受験のことでいえば学科試験も必要だそうなので明らかに必要ないもののみ処分して美術関係のことも収納できるように準備し始めていた。
(美術とはいえ学科もいるんだな…。)
漠然とそう思いながらも新しい生活への不安と期待を胸にしていた。
家族との相談の結果、まずは無料体験は行ってみていいんじゃないかと話が運び、六月の半ばにある体験講座に向かうことになった。資料の通りに予約し、いくつかの手続きを踏んだ。
八幡にもらったチラシには当日の持ち物が書かれてあったが、どれも見覚えのないものばかりでわかるのは鉛筆とカッター、ティッシュもしくはガーゼという項目のみだった。

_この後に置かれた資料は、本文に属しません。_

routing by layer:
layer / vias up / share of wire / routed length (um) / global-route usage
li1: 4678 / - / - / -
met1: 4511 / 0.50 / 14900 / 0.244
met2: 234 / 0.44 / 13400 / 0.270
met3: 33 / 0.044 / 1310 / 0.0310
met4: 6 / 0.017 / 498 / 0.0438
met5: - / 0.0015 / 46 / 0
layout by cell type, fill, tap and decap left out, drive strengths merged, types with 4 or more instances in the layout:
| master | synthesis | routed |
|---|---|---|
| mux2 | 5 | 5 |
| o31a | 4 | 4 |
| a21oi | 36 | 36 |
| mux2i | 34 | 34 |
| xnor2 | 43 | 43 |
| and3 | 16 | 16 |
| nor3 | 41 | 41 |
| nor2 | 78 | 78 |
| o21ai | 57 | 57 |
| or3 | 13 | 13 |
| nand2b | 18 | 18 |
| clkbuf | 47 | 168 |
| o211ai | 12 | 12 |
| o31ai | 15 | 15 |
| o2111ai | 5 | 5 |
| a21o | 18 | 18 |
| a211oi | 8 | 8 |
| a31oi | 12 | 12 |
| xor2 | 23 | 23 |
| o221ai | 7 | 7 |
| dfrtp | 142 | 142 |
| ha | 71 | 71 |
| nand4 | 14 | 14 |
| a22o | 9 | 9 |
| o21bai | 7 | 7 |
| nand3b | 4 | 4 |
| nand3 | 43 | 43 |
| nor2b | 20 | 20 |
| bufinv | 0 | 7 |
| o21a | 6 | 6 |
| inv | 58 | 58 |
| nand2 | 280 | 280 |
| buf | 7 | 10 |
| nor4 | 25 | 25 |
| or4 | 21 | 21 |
===== config.mk =====
export PLATFORM = sky130hd
export DESIGN_NAME = systolic_matmul_engine
export DESIGN_NICKNAME = d
export VERILOG_FILES = /design/src/rtl/systolic_matmul_engine.sv
export SDC_FILE = /design/constraint.sdc
export NUM_CORES = 1
export LEC_CHECK = 0
export BUFFER_PORTS_ARGS = -buffer_cell sky130_fd_sc_hd__clkbuf_2
export CORE_ASPECT_RATIO = 0.75
export CORE_MARGIN = 2
export CORE_UTILIZATION = 35
export DETAILED_ROUTE_END_ITERATION = 8
export PLACE_DENSITY = 0.57
export SLEW_MARGIN = 20
export SYNTH_ARGS = -nofsm -noshare
export SYNTH_HDL_FRONTEND = slang
export SYNTH_SLANG_ARGS = --single-unit

===== constraint.sdc =====
create_clock -name clk -period 6.4 [get_ports clk]
set_input_delay 0 -clock clk [delete_from_list [all_inputs] [get_ports clk]]
set_output_delay 0 -clock clk [all_outputs]
set_load 0.05 [all_outputs]
<file path="config.mk">
export PLATFORM = sky130hd
export DESIGN_NAME = fetch
export DESIGN_NICKNAME = d
export VERILOG_FILES = /design/src/rtl/fetch.sv
export SDC_FILE = /design/constraint.sdc
export NUM_CORES = 1
export LEC_CHECK = 0
export ABC_AREA = 1
export CAP_MARGIN = 0
export CORE_MARGIN = 1.5
export CORE_UTILIZATION = 50
export CTS_CLUSTER_DIAMETER = 200
export DETAILED_ROUTE_END_ITERATION = 10
export GPL_ROUTABILITY_DRIVEN = 0
export PLACE_DENSITY = 0.84
export SETUP_SLACK_MARGIN = 0.1
export SLEW_MARGIN = 20
export SYNTH_ARGS = -nofsm -noshare
export SYNTH_HDL_FRONTEND = slang
export SYNTH_SLANG_ARGS = --single-unit
</file>
<file path="constraint.sdc">
create_clock -name clk -period 2.9 [get_ports clk]
set_input_delay 0.29 -clock clk [delete_from_list [all_inputs] [get_ports clk]]
set_output_delay 0.29 -clock clk [all_outputs]
set_load 0.05 [all_outputs]
</file>
<file path="config.mk">
export PLATFORM = sky130hd
export DESIGN_NAME = obstacle_render_engine
export DESIGN_NICKNAME = d
export VERILOG_FILES = /design/src/rtl/game_pkg.sv /design/src/rtl/obs_box_test.sv /design/src/rtl/obstacle_render_engine.sv
export SDC_FILE = /design/constraint.sdc
export NUM_CORES = 2
export LEC_CHECK = 0
export ABC_CLOCK_PERIOD_IN_PS = 12550
export BUFFER_PORTS_ARGS = -buffer_cell sky130_fd_sc_hd__buf_4
export CORE_UTILIZATION = 55
export DETAILED_ROUTE_END_ITERATION = 6
export PLACE_DENSITY = 0.77
export SETUP_SLACK_MARGIN = 0.05
export SKIP_CTS_REPAIR_TIMING = 1
export SLEW_MARGIN = 10
export SYNTH_ARGS = -nofsm -noshare
export SYNTH_HDL_FRONTEND = slang
export SYNTH_HIERARCHICAL = 1
export SYNTH_SLANG_ARGS = --single-unit
</file>
<file path="constraint.sdc">
create_clock -name Clk -period 12.55 [get_ports Clk]
set_clock_uncertainty 0.05 [all_clocks]
set_input_delay 0.6275 -clock Clk [delete_from_list [all_inputs] [get_ports Clk]]
set_output_delay 0.6275 -clock Clk [all_outputs]
set_load 0.05 [all_outputs]
</file>
<file path="src/rtl/game_pkg.sv">
// Shared types and helpers for the obstacle render engine.
package game_pkg;

  typedef enum logic [1:0] {
    StPlay,
    StHit,
    StWon
  } game_state_t;

  localparam int unsigned COORD_W_DEFAULT = 10;

  // Upper bounds used by the generic coordinate extractor.
  localparam int unsigned MAX_OBS = 16;
  localparam int unsigned MAX_W   = 16;

  localparam logic [3:0] BALL_RED   = 4'h0;
  localparam logic [3:0] BALL_GREEN = 4'hF;
  localparam logic [3:0] BALL_BLUE  = 4'h0;

  // Extract element idx of width w from a packed coordinate vector.
  function automatic logic [MAX_W-1:0] get_coord(input logic [MAX_OBS*MAX_W-1:0] vec,
                                                 input int unsigned idx,
                                                 input int unsigned w);
    logic [MAX_OBS*MAX_W-1:0] sh;
    logic [MAX_W-1:0]         mask;
    sh   = vec >> (idx * w);
    // w == MAX_W shifts the one out, so the subtraction yields all ones.
    mask = (MAX_W'(1) << w) - MAX_W'(1);
    return sh[MAX_W-1:0] & mask;
  endfunction

endpackage

</file>
<file path="src/rtl/obs_box_test.sv">
// Combinational signed box-overlap test between the ball and one obstacle.
module obs_box_test
  import game_pkg::*;
#(
  parameter int unsigned COORD_W = COORD_W_DEFAULT
) (
  input  logic               i_en,
  input  logic [COORD_W-1:0] i_ax,
  input  logic [COORD_W-1:0] i_ay,
  input  logic [COORD_W-1:0] i_bx,
  input  logic [COORD_W-1:0] i_by,
  input  logic [COORD_W-1:0] i_size,
  output logic               o_hit
);

  logic signed [COORD_W:0]   w_dx, w_dy;
  logic signed [COORD_W:0]   w_adx, w_ady;
  logic signed [COORD_W+1:0] w_adx_ext, w_ady_ext;
  logic signed [COORD_W+1:0] w_lim;

  assign w_dx      = $signed({1'b0, i_ax}) - $signed({1'b0, i_bx});
  assign w_dy      = $signed({1'b0, i_ay}) - $signed({1'b0, i_by});
  assign w_adx     = (w_dx < 0) ? -w_dx : w_dx;
  assign w_ady     = (w_dy < 0) ? -w_dy : w_dy;
  assign w_adx_ext = (COORD_W+2)'(w_adx);
  assign w_ady_ext = (COORD_W+2)'(w_ady);
  // Two radii apart: 2*size, one bit wider so it never wraps.
  assign w_lim     = $signed({1'b0, i_size, 1'b0});

  assign o_hit = i_en && (w_adx_ext < w_lim) && (w_ady_ext < w_lim);

endmodule

</file>
<file path="src/rtl/obstacle_render_engine.sv">
// Ball + obstacle renderer with per-frame collision scan and game FSM.
module obstacle_render_engine
  import game_pkg::*;
#(
  parameter int unsigned NUM_OBS         = 4,
  parameter int unsigned COORD_W         = COORD_W_DEFAULT,
  parameter int unsigned FINISH_X        = 320,
  parameter int unsigned HIT_HOLD_FRAMES = 30
) (
  input  logic                       Clk,
  input  logic                       Reset,
  input  logic                       frame_start,
  input  logic [COORD_W-1:0]         DrawX,
  input  logic [COORD_W-1:0]         DrawY,
  input  logic [COORD_W-1:0]         BallX,
  input  logic [COORD_W-1:0]         BallY,
  input  logic [COORD_W-1:0]         Ball_size,
  input  logic [NUM_OBS*COORD_W-1:0] ObsX,
  input  logic [NUM_OBS*COORD_W-1:0] ObsY,
  input  logic [NUM_OBS-1:0]         obs_enable,
  input  logic [3:0]                 foreground,
  input  logic [3:0]                 background,
  output logic [3:0]                 Red,
  output logic [3:0]                 Green,
  output logic [3:0]                 Blue,
  output logic [NUM_OBS-1:0]         collision_vec,
  output logic                       collision,
  output logic                       reset_player,
  output logic                       finish_line_reached,
  output logic                       scan_busy
);

  localparam int unsigned IDX_W = (NUM_OBS > 1) ? $clog2(NUM_OBS) : 1;
  localparam int unsigned SQ_W  = 2 * COORD_W + 3;
  localparam int unsigned CNT_W = (HIT_HOLD_FRAMES > 1) ? $clog2(HIT_HOLD_FRAMES + 1) : 1;
  localparam int unsigned EXT_W = MAX_OBS * MAX_W;

  logic [EXT_W-1:0] w_obsx_ext, w_obsy_ext;
  assign w_obsx_ext = EXT_W'(ObsX);
  assign w_obsy_ext = EXT_W'(ObsY);

  // ---------------------------------------------------------------- pixel pipeline
  // w_on[NUM_OBS] is the ball, lower bits are obstacles.
  logic [NUM_OBS:0] w_on;

  genvar g;
  for (g = 0; g <= NUM_OBS; g++) begin : g_circle
    logic [COORD_W-1:0]     w_cx, w_cy;
    logic signed [COORD_W:0] w_dx, w_dy;
    logic signed [SQ_W-1:0]  w_d2, w_r2;
    if (g == NUM_OBS) begin : g_ball
      assign w_cx = BallX;
      assign w_cy = BallY;
    end else begin : g_obs
      assign w_cx = COORD_W'(get_coord(w_obsx_ext, g, COORD_W));
      assign w_cy = COORD_W'(get_coord(w_obsy_ext, g, COORD_W));
    end
    assign w_dx   = $signed({1'b0, DrawX}) - $signed({1'b0, w_cx});
    assign w_dy   = $signed({1'b0, DrawY}) - $signed({1'b0, w_cy});
    assign w_d2   = SQ_W'(w_dx) * SQ_W'(w_dx) + SQ_W'(w_dy) * SQ_W'(w_dy);
    assign w_r2   = $signed(SQ_W'(Ball_size)) * $signed(SQ_W'(Ball_size));
    assign w_on[g] = (w_d2 <= w_r2);
  end

  logic               r_ball_on;
  logic [NUM_OBS-1:0] r_obs_on;
  logic [3:0]         r_red, r_green, r_blue;

  // S1: register per-object on-bits; disabled obstacles never light.
  always_ff @(posedge Clk) begin
    if (Reset) begin
      r_ball_on <= 1'b0;
      r_obs_on  <= '0;
    end else begin
      r_ball_on <= w_on[NUM_OBS];
      r_obs_on  <= w_on[NUM_OBS-1:0] & obs_enable;
    end
  end

  // S2: colour priority ball > any obstacle > background.
  always_ff @(posedge Clk) begin
    if (Reset) begin
      r_red   <= '0;
      r_green <= '0;
      r_blue  <= '0;
    end else if (r_ball_on) begin
      r_red   <= BALL_RED;
      r_green <= BALL_GREEN;
      r_blue  <= BALL_BLUE;
    end else if (|r_obs_on) begin
      r_red   <= foreground;
      r_green <= foreground >> 1;
      r_blue  <= foreground >> 1;
    end else begin
      r_red   <= background;
      r_green <= background;
      r_blue  <= background;
    end
  end

  assign Red   = r_red;
  assign Green = r_green;
  assign Blue  = r_blue;

  // ---------------------------------------------------------------- collision scan
  logic               r_busy;
  logic [IDX_W-1:0]   r_idx;
  logic [NUM_OBS-1:0] r_shadow, r_coll_vec;
  logic [COORD_W-1:0] r_bx, r_by, r_bs;
  logic [COORD_W-1:0] w_sx, w_sy;
  logic               w_box_hit, w_last, w_commit;
  logic [NUM_OBS-1:0] w_new_vec;

  assign w_sx = COORD_W'(get_coord(w_obsx_ext, 32'(r_idx), COORD_W));
  assign w_sy = COORD_W'(get_coord(w_obsy_ext, 32'(r_idx), COORD_W));

  obs_box_test #(
    .COORD_W(COORD_W)
  ) u_box (
    .i_en   (obs_enable[r_idx]),
    .i_ax   (r_bx),
    .i_ay   (r_by),
    .i_bx   (w_sx),
    .i_by   (w_sy),
    .i_size (r_bs),
    .o_hit  (w_box_hit)
  );

  assign w_last   = (r_idx == IDX_W'(NUM_OBS - 1));
  // A frame_start on the final cycle aborts the scan instead of committing it.
  assign w_commit = r_busy && w_last && !frame_start;

  // Shadow vector with the current index's result merged in.
  always_comb begin
    w_new_vec        = r_shadow;
    w_new_vec[r_idx] = w_box_hit;
  end

  // Scan sequencer: start/restart on frame_start, commit after the last index.
  always_ff @(posedge Clk) begin
    if (Reset) begin
      r_busy     <= 1'b0;
      r_idx      <= '0;
      r_shadow   <= '0;
      r_coll_vec <= '0;
      r_bx       <= '0;
      r_by       <= '0;
      r_bs       <= '0;
    end else if (frame_start) begin
      r_busy   <= 1'b1;
      r_idx    <= '0;
      r_shadow <= '0;
      r_bx     <= BallX;
      r_by     <= BallY;
      r_bs     <= Ball_size;
    end else if (r_busy) begin
      r_shadow <= w_new_vec;
      if (w_last) begin
        r_busy     <= 1'b0;
        r_coll_vec <= w_new_vec;
      end else begin
        r_idx <= r_idx + 1'b1;
      end
    end
  end

  assign scan_busy     = r_busy;
  assign collision_vec = r_coll_vec;
  assign collision     = |r_coll_vec;

  // ---------------------------------------------------------------- game FSM
  game_state_t      r_state, w_state_d;
  logic [CNT_W-1:0] r_cnt, w_cnt_d;
  logic             r_pulse, w_pulse_d;

  // FSM state, hold-off counter and registered reset_player pulse.
  always_ff @(posedge Clk) begin
    if (Reset) begin
      r_state <= StPlay;
      r_cnt   <= '0;
      r_pulse <= 1'b0;
    end else begin
      r_state <= w_state_d;
      r_cnt   <= w_cnt_d;
      r_pulse <= w_pulse_d;
    end
  end

  // Next-state: hits win over finish; HIT counts frames before returning to PLAY.
  always_comb begin
    w_state_d = r_state;
    w_cnt_d   = r_cnt;
    w_pulse_d = 1'b0;
    case (r_state)
      StPlay: begin
        if (w_commit) begin
          if (|w_new_vec) begin
            w_state_d = StHit;
            w_pulse_d = 1'b1;
            w_cnt_d   = '0;
          end else if (r_bx >= COORD_W'(FINISH_X)) begin
            w_state_d = StWon;
          end
        end
      end
      StHit: begin
        if (frame_start) begin
          if (r_cnt == CNT_W'(HIT_HOLD_FRAMES - 1)) begin
            w_state_d = StPlay;
            w_cnt_d   = '0;
          end else begin
            w_cnt_d = r_cnt + 1'b1;
          end
        end
      end
      StWon: begin
        w_state_d = StWon;
      end
      default: begin
        w_state_d = StPlay;
      end
    endcase
  end

  assign reset_player        = r_pulse;
  assign finish_line_reached = (r_state == StWon);

endmodule
</file>
# [Yosys cells after proc, flatten, opt, wreduce, memory -nomap -nowiden]
# Cells that the tools add are included.
[op_classes] n_mux=25 n_shift=2 n_reduce_logical=18 multipliers=12 order_cmp=12 eq_ne=9 n_bitwise=5 n_addsub=21
[op_table] op="11-bit by 11-bit multiplier with 22-bit output" count=10
[op_table] op="10-bit by 10-bit subtractor with 11-bit output" count=12
[op_table] op="22-bit by 22-bit adder with 23-bit output" count=5
[op_table] op="23-bit <= comparator" count=4
[op_table] op="40-bit by 6-bit >> shifter with 10-bit output" count=2
[op_table] op="11-bit by 12-bit < comparator with 1-bit output" count=2
[op_table] op="23-bit by 21-bit <= comparator with 1-bit output" count=1
[op_table] op="11-bit by 1-bit < comparator with 1-bit output, second input constant" count=2
[op_table] op="11-bit two-way mux" count=2
[op_table] op="11-bit negation" count=2
[op_table] op="10-bit by 10-bit multiplier with 20-bit output" count=1
[op_table] op="5-bit two-way mux" count=4
[op_table] op="4-bit two-way mux" count=3
[op_table] op="4-bit OR reduction" count=3
[op_table] op="10-bit by 9-bit greater-or-equal comparator with 1-bit output, second input constant" count=1
[op_table] op="2-bit two-way mux" count=5
[op_table] op="5-bit one-hot mux with 2 select lines" count=1
[op_table] op="2-bit != test, second input constant" count=4
[op_table] op="4-bit AND reduction" count=2
[op_table] op="1-bit two-way mux" count=6
[op_table] op="2-bit one-hot mux with 3 select lines" count=1
[op_table] op="5-bit by 1-bit adder with 5-bit output, second input constant" count=1
[op_table] op="5-bit equality test, second input constant" count=1
[op_table] op="1-bit logical AND" count=5
[op_table] op="other kinds (19)" count=24
[word_totals] in_bits=145 reg_bits=66 elab_cells=119 output_inout_bits=20

# [Depth between registers and ports, before layout]
[logic_depth] ltp_word=13 mapped_depth=44 ltp_nobuf=44

# [Cells and area by module]
# The synthesis kept the hierarchy.
[modules_own_cells] mod="obstacle_render_engine" n_inst=1 area_per_inst_um2=55346.8 seq_area_each_um2=1321.3 cells_each=6122
[modules_own_cells] mod="obs_box_test" n_inst=1 area_per_inst_um2=1849.3 seq_area_each_um2=0.0 cells_each=255

# [Worst setup path before layout]
# No wires, ideal clock.
[synth_timing] path_kind="input to register" startpoint="input port DrawY[0]" endpoint="register r_obs_on[3]" t_required_ps=12408 path_stages=40 setup_time_ps=92 t_arrival_ps=9968 path_buffers=0 setup_slack_ps=2440 cell_sequence="inv_1 -> ha_1 -> inv_1 -> fa_1 -> a21o_1 -> a21oi_1 -> o21ai_0 -> a21oi_1 -> o21bai_1 -> a21oi_1 -> o21ai_1 -> nor2_1 -> inv_1 -> fa_1 -> fa_1 -> inv_1 -> fa_1 -> fa_1 -> [... 4 more ...] -> inv_1 -> ha_1 -> a21o_1 -> a21o_1 -> a21oi_1 -> nand2_1 -> a31o_2 -> a221o_1 -> a21oi_1 -> xnor2_1 -> ha_1 -> and3_1 -> nand3_1 -> o21ai_0 -> a211oi_1 -> a31oi_1 -> or3_1 -> o32ai_1"
[synth_via] elab_chain_len=5
[synth_rtl] element="start: declaration" line="obstacle_render_engine.sv:14" source="input logic [COORD_W-1:0] DrawY,"
[synth_rtl] element="10-bit by 10-bit subtractor with 11-bit output" line="obstacle_render_engine.sv:59" source="assign w_dy = $signed({1'b0, DrawY}) - $signed({1'b0, w_cy});"
[synth_rtl] element="11-bit by 11-bit multiplier with 22-bit output" line="obstacle_render_engine.sv:60" source="assign w_d2 = SQ_W'(w_dx) * SQ_W'(w_dx) + SQ_W'(w_dy) * SQ_W'(w_dy);"
[synth_rtl] element="22-bit by 22-bit adder with 23-bit output" line="obstacle_render_engine.sv:60"
[synth_rtl] element="23-bit <= comparator" line="obstacle_render_engine.sv:62" source="assign w_on[g] = (w_d2 <= w_r2);"
[synth_rtl] element="4-bit bitwise AND" line="obstacle_render_engine.sv:76" source="r_obs_on <= w_on[NUM_OBS-1:0] & obs_enable;"
[synth_rtl] element="end signal: assignment" line="obstacle_render_engine.sv:76"
[synth_rtl] element="end: declaration" line="obstacle_render_engine.sv:66" source="logic [NUM_OBS-1:0] r_obs_on;"
# Every way passes these cells.
# A chain may end at the register's enable or synchronous reset.

# [Final worst setup path]
[layout_timing] startpoint="input port DrawY[0]" endpoint="register r_obs_on[0]"
# Same word-level chain as after synthesis.

==> load_flow_metrics.sql <==
INSERT INTO impl_metrics (metric_group, metric, value, unit) VALUES
('floorplan', 'core_region_area', '102000', 'sq um'),
('yosys', 'synthesis.area', '57200', 'sq um'),
('route', 'vias', '43900', ''),
('layout', 'layout.core_utilization', '59.1', '%'),
('timing', 'rsz0062_at_grt', 'false', ''),
('route', 'first_iter_violations', '3874', ''),
('clock_network', 'cts_inserted_buffers', '9', ''),
('floorplan', 'floorplan.die_area', '105000', 'sq um'),
('min_path', 'timing.hold.worst.class', 'register to register', ''),
('place', 'pre_cts_ws', '1.18', 'ns'),
('route', 'postRouteWirelength', '161000', 'um'),
('layout', 'final_cell_mix', 'inv_1 (1,821), fa_1 (1,275), ha_1 (729), nor2_1 (459), nand2_1 (400)', ''),
('worst_setup_path', 'critical_path.reg2reg.endpoint', 'r_cnt[3]', ''),
('timing', 'fmax', '89.4', 'MHz'),
('worst_setup_path', 'most_used_cell_cp', 'fa_1', ''),
('floorplan', 'io_pins', '165', ''),
('layout', 'num-nets-final', '8655', ''),
('yosys', 'yosys_most_used_dff', 'dfxtp_1', ''),
('route', 'route.antenna.remaining_nets', '0', ''),
('floorplan', 'die_width', '324', 'um'),
('route', 'remaining_drc_errors', '0', ''),
('timing', 'setup_viol', '0', ''),
('route', 'routedLengthMet1', '62000', 'um'),
('layout', 'layout.filler_cells', '8765', ''),
('global_routing', 'grt_pass1_vias', '46800', ''),
('worst_setup_path', 'timing.critical_path.required', '12.79', 'ns'),
('timing', 'timing.slew.headroom', '10.3', '%'),
('yosys', 'ys.warnings.count', '6', ''),
('layout', 'area_growth', '5.80', '%'),
('min_path', 'worstHoldStart', 'r_shadow[3]', ''),
('yosys', 'synth_cells', '6377', ''),
('yosys', 'synth_edf_count', '0', ''),
('worst_setup_path', 'critical_path.max_stage_delay', '0.62', 'ns'),
('worst_setup_path', 'reg2reg_slack', '5.70', 'ns'),
('route', 'route.top_layer_used', 'met5', ''),
('timing', 'fin_crit_sh', '89.1', '%'),
('worst_setup_path', 'worst_path_max_delay_cell', 'a2111oi_0', ''),
('clock_network', 'cts.clk_slew.worst_paths', '0.08', 'ns'),
('timing', 'timing.final.hold_violations', '0', ''),
('clock_network', 'worst_skew_pair.late_latency', '0.38', 'ns'),
('worst_setup_path', 'rr_worst_depth', '25', ''),
('clock_network', 'clkSinkCount', '66', ''),
('yosys', 'mappedNetlistNets', '8526', ''),
('clock_network', 'cts_tree', 'done', ''),
('yosys', 'synth-async-reset-ratio', '0', '%'),
('route', 'detailroute.wirelength.met2', '70300', 'um'),
('yosys', 'synth_seq_area_share', '2.31', '%'),
('run_status', 'outcome', 'completed', ''),
('yosys', 'ys_seq_elements', '66', ''),
('timing', 'finalSetupTns', '0', 'ns'),
('global_routing', 'grt_antenna_before_repair', '14', ''),
('worst_setup_path', 'reg2reg_from', 'r_idx[0]', ''),
('min_path', 'terminating_pin_of_the_worst_hold_path', 'r_shadow[3]', ''),
('timing', 'final-max-slew-violation-count', '0', ''),
('place', 'port_buffers', '164', ''),
('clock_network', 'htree_num_levels', '3', ''),
('route', 'avgRoutedWirePerCell', '20.4', 'um'),
('floorplan', 'initial_utilization', '55.8', '%'),
('floorplan', 'die_h', '324', 'um'),
('layout', 'final_common_cell', 'inv_1', ''),
('clock_network', 'clock_root_buffer', 'clkbuf_16', ''),
('place', 'placed_cells_incl_taps', '7863', ''),
('global_routing', 'globalRouteTotalUtil', '31.5', '%'),
('timing', 'final_critical_path_setup_slack', '1.37', 'ns'),
('place', 'gp_congestion', '0.984', ''),
('clock_network', 'ctsLongestPathBuffers', '2', ''),
('worst_setup_path', 'setup.worst_path.class', 'input port to register', ''),
('route', 'firstDrtPassIters', '6', ''),
('yosys', 'synth_cell_types', '90', ''),
('worst_setup_path', 'cp_data_arrival_time', '11.43', 'ns'),
('global_routing', 'grt_first_pass_wirelength', '255000', 'um');
## cells in the mapped netlist, drive strengths merged, types with 6 or more instances
cell type / n / area [sq um]
mux2i: 43 / 430
mux4: 21 / 473
nor2b: 57 / 364
or2: 30 / 188
a21boi: 43 / 323
nor3: 124 / 621
o21a: 50 / 375
o311ai: 8 / 100
or3: 21 / 131
o31a: 7 / 62.6
nand4: 23 / 144
a211oi: 23 / 195
a21oi: 155 / 791
and2: 93 / 582
dfxtp: 66 / 1320
a311oi: 6 / 65.1
xnor2: 191 / 1730
clkbuf: 77 / 289
o211ai: 15 / 113
or4: 6 / 45.0
ha: 729 / 9120
o21bai: 11 / 82.6
o2111ai: 6 / 52.6
o31ai: 10 / 88.8
fa: 1275 / 25500
and3: 23 / 144
nor2: 460 / 1730
xor2: 63 / 552
buf: 26 / 123
a221o: 6 / 60.1
clkinv: 28 / 105
inv: 1835 / 6890
nand2: 400 / 1500
a31oi: 31 / 194
nand3: 85 / 435
a21o: 81 / 608
o21ai: 128 / 641
nand2b: 45 / 282
## how the worst max path moves through the flow
stage | startpoint | end | slack (ns) | cells past startpoint
2_1_floorplan | DrawY[0] | r_obs_on[3] | 2.44 | 40
3_3_place_gp | DrawY[0] | r_obs_on[0] | 1.55 | 40
3_5_place_dp | DrawY[0] | r_obs_on[0] | 1.18 | 40
4_1_cts | DrawY[0] | r_obs_on[0] | 1.53 | 40
5_1_grt | DrawY[0] | r_obs_on[3] | 0.85 | 42
6_report | DrawY[0] | r_obs_on[0] | 1.37 | 40
## area by class of cell
type	count	area, sq um	share of cell area (%)
tap	1368	1710	2.83
sequential	66	1320	2.19
timing repair buffer	221	1660	2.74
antenna	5	12.5	0.0207
clock buffer	12	256	0.424
inverter	1863	6990	11.6
multi-input combinational	4345	48500	80.2
clock inverter	2	37.5	0.0620
## cell families after synthesis
| kind of cell | Yosys count | share of synthesized area [%] |
|---|---|---|
| AO/OA/AOI/OAI | 625 | 7.37 |
| AND/OR/NAND/NOR | 1397 | 11.2 |
| buffers and inverters | 1966 | 12.9 |
| flip-flops | 66 | 2.31 |
| XOR/XNOR | 254 | 3.99 |
| multiplexers | 65 | 1.60 |
| adder cells (fa/ha/maj) | 2004 | 60.6 |
## critical path, delay by kind of cell
| family | cells | cell delay, ns |
|---|---|---|
| buffers and inverters | 9 | 1.60 |
| AO/OA/AOI/OAI | 13 | 2.92 |
| XOR/XNOR | 1 | 0.11 |
| AND/OR/NAND/NOR | 6 | 1.30 |
| adder cells (fa/ha/maj) | 11 | 4.85 |
## per-layer routing
layer,up-vias,track usage [%]
li1,19500,-
met1,21900,40.9
met2,2057,48.1
met3,407,10.9
met4,18,13.1
met5,-,0
## registers in the layout, summed over array words and instances, names as in the netlist, 5 cells and up
name / count
r_bs: 10
r_bx: 10
r_by: 10
r_cnt: 5
## through the flow
step,instance area (sq um),hold WS [ns]
after floorplan,57200,0.382
after global placement,60200,0.392
after detailed placement,60200,0.394
after CTS,60500,0.404
after global routing,60500,0.450
final,60500,0.408
Power is not shown: default switching activity piles up to over one toggle a cycle in this logic, so the estimate is an artifact.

何に使うのかさえもよくわからず、講義の際のメモ書きかなと解釈し持ち物に書かれた通りできる範囲で準備した。
◇
当日、緊張しながらも朝の九時半に桜田美術学院に到着した。十時から開始だそうなので少し余裕はある。全く右も左もわからないまま訪問ということは依然として変わらないが、今回は『美術予備校生になる』という事実をもっていることで少し自信をもって門をくぐることができた。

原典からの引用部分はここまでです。